====== Material shown ======

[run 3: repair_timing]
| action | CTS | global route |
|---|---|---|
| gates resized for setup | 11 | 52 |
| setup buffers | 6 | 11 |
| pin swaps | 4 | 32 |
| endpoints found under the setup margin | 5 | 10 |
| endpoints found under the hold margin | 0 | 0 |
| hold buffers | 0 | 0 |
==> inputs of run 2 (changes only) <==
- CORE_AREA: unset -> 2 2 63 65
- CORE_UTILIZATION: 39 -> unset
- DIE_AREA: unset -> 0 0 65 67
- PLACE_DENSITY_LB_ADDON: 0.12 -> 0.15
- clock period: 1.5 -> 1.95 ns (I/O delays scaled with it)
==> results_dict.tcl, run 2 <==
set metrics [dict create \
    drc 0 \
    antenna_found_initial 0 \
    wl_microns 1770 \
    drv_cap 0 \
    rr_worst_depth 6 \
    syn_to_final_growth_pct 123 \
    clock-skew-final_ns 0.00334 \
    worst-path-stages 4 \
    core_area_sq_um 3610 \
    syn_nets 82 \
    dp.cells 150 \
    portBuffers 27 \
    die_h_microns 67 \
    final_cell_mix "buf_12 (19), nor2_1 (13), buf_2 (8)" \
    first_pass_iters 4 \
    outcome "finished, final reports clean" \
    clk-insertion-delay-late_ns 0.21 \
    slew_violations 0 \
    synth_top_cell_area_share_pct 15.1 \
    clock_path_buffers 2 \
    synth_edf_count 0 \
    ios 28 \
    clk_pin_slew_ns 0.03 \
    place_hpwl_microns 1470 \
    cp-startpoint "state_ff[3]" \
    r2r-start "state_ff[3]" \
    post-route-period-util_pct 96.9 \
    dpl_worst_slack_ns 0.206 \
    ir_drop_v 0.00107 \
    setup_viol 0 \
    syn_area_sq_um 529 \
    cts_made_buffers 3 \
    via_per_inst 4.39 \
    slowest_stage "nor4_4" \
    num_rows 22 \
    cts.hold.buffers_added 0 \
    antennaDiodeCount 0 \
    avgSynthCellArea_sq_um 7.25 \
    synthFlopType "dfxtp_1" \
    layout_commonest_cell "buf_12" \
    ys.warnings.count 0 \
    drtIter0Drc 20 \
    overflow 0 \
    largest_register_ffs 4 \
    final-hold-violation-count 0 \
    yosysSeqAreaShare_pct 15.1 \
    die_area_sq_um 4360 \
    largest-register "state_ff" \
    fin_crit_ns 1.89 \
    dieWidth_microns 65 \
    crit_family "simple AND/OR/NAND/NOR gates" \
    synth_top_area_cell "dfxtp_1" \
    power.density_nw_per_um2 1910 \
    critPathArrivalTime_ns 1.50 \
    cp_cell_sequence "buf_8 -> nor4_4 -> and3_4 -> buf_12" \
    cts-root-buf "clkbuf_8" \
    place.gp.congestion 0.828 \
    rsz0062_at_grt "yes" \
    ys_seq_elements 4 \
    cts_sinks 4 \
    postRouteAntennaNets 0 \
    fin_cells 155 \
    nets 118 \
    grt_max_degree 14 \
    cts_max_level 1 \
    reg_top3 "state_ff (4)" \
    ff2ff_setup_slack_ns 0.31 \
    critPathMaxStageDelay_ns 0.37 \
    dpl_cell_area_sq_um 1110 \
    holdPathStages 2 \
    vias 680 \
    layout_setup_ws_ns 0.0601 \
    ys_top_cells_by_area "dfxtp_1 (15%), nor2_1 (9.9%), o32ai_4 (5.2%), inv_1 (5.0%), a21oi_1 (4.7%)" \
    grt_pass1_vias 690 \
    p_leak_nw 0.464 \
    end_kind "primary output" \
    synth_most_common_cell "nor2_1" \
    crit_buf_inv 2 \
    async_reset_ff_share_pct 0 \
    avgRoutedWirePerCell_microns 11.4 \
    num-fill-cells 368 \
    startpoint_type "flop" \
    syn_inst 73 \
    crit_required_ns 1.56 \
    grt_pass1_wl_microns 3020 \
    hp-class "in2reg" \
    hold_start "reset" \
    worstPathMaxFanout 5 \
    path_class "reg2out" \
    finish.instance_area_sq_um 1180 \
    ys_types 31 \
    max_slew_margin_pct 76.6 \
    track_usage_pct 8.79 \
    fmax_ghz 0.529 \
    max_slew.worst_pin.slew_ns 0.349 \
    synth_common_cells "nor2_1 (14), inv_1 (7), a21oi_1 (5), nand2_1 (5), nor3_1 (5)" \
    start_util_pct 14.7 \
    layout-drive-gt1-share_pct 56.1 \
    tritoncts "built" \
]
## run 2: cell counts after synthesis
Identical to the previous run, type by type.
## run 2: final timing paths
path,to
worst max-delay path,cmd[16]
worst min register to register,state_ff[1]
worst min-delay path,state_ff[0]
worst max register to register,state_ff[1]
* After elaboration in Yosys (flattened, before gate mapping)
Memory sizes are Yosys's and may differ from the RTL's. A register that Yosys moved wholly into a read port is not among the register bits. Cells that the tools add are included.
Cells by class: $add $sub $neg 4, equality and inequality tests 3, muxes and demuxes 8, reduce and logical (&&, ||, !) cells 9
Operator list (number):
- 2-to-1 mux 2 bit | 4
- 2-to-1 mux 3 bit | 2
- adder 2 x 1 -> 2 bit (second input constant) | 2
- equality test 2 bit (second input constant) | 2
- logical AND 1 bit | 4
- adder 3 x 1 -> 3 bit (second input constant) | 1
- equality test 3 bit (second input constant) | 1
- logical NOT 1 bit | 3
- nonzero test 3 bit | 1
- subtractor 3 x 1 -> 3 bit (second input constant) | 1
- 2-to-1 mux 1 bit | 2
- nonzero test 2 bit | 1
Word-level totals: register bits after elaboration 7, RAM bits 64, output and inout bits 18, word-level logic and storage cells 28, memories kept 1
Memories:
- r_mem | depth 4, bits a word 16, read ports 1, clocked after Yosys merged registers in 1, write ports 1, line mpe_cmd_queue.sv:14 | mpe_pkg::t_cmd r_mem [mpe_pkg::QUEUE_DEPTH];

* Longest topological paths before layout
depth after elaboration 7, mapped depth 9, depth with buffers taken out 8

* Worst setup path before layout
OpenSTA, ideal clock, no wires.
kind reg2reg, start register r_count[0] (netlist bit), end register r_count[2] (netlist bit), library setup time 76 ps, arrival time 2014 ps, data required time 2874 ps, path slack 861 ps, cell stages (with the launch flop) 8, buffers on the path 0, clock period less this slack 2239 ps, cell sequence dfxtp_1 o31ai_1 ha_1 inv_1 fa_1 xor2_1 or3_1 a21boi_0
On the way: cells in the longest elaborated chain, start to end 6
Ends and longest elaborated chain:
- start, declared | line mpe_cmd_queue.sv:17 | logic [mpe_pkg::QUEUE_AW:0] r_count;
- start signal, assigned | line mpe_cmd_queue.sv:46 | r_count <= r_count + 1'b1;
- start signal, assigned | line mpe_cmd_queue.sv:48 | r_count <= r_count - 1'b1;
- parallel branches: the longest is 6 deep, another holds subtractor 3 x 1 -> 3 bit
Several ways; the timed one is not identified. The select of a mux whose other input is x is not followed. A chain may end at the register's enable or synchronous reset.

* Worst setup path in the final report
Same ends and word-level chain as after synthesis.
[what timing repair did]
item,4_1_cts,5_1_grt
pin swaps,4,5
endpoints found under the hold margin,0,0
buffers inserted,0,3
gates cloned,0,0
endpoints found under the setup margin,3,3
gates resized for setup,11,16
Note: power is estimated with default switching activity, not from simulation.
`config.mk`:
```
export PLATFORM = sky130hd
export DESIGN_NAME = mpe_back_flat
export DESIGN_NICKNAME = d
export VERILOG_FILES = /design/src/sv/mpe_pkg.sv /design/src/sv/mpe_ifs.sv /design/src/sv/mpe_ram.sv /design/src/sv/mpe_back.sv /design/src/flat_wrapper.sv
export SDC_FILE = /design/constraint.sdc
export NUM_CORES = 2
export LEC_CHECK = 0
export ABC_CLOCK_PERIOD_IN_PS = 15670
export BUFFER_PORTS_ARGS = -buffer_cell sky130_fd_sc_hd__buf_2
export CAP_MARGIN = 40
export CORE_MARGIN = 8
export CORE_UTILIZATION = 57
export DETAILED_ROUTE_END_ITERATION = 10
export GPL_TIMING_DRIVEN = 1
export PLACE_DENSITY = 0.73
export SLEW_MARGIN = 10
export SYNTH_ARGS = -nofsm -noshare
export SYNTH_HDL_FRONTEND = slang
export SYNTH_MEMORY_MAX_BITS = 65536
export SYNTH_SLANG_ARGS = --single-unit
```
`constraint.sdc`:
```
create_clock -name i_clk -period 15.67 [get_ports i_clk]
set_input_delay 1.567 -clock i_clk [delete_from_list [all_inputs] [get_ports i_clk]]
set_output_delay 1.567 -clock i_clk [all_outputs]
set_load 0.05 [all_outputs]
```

======
====== Material shown ======

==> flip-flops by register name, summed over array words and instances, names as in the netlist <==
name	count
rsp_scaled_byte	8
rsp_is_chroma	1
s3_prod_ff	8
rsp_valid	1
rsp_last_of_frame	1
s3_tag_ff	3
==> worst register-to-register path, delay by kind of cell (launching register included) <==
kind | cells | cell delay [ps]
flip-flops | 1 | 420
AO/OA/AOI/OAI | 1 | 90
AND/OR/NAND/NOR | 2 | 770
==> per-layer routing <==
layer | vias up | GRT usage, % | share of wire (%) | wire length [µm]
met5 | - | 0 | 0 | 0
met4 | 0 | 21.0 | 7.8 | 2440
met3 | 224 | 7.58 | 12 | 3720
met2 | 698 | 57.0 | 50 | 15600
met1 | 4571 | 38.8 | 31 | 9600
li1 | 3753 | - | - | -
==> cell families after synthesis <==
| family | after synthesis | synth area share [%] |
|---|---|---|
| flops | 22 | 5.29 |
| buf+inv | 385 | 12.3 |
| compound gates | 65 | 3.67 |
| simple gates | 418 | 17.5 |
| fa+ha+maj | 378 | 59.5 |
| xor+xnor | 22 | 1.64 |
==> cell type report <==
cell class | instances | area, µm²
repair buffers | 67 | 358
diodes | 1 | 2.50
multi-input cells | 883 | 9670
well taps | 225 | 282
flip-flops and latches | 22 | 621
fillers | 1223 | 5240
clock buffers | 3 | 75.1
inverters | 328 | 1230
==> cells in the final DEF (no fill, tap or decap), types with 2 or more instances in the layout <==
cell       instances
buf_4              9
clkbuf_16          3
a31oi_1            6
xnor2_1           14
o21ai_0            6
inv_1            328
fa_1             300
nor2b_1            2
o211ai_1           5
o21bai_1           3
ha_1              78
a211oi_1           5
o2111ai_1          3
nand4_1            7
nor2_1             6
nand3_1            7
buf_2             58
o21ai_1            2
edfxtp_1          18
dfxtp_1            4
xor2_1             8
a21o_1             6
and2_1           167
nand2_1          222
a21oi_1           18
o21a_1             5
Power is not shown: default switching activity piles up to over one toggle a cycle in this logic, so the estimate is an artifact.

======

Could you return exactly the lines above from the line with "worst max register to register,state_ff[1]" to the line with "- 2-to-1 mux 1 bit | 2", both included, and nothing else?

**Task answer:**
worst max register to register,state_ff[1]
* After elaboration in Yosys (flattened, before gate mapping)
Memory sizes are Yosys's and may differ from the RTL's. A register that Yosys moved wholly into a read port is not among the register bits. Cells that the tools add are included.
Cells by class: $add $sub $neg 4, equality and inequality tests 3, muxes and demuxes 8, reduce and logical (&&, ||, !) cells 9
Operator list (number):
- 2-to-1 mux 2 bit | 4
- 2-to-1 mux 3 bit | 2
- adder 2 x 1 -> 2 bit (second input constant) | 2
- equality test 2 bit (second input constant) | 2
- logical AND 1 bit | 4
- adder 3 x 1 -> 3 bit (second input constant) | 1
- equality test 3 bit (second input constant) | 1
- logical NOT 1 bit | 3
- nonzero test 3 bit | 1
- subtractor 3 x 1 -> 3 bit (second input constant) | 1
- 2-to-1 mux 1 bit | 2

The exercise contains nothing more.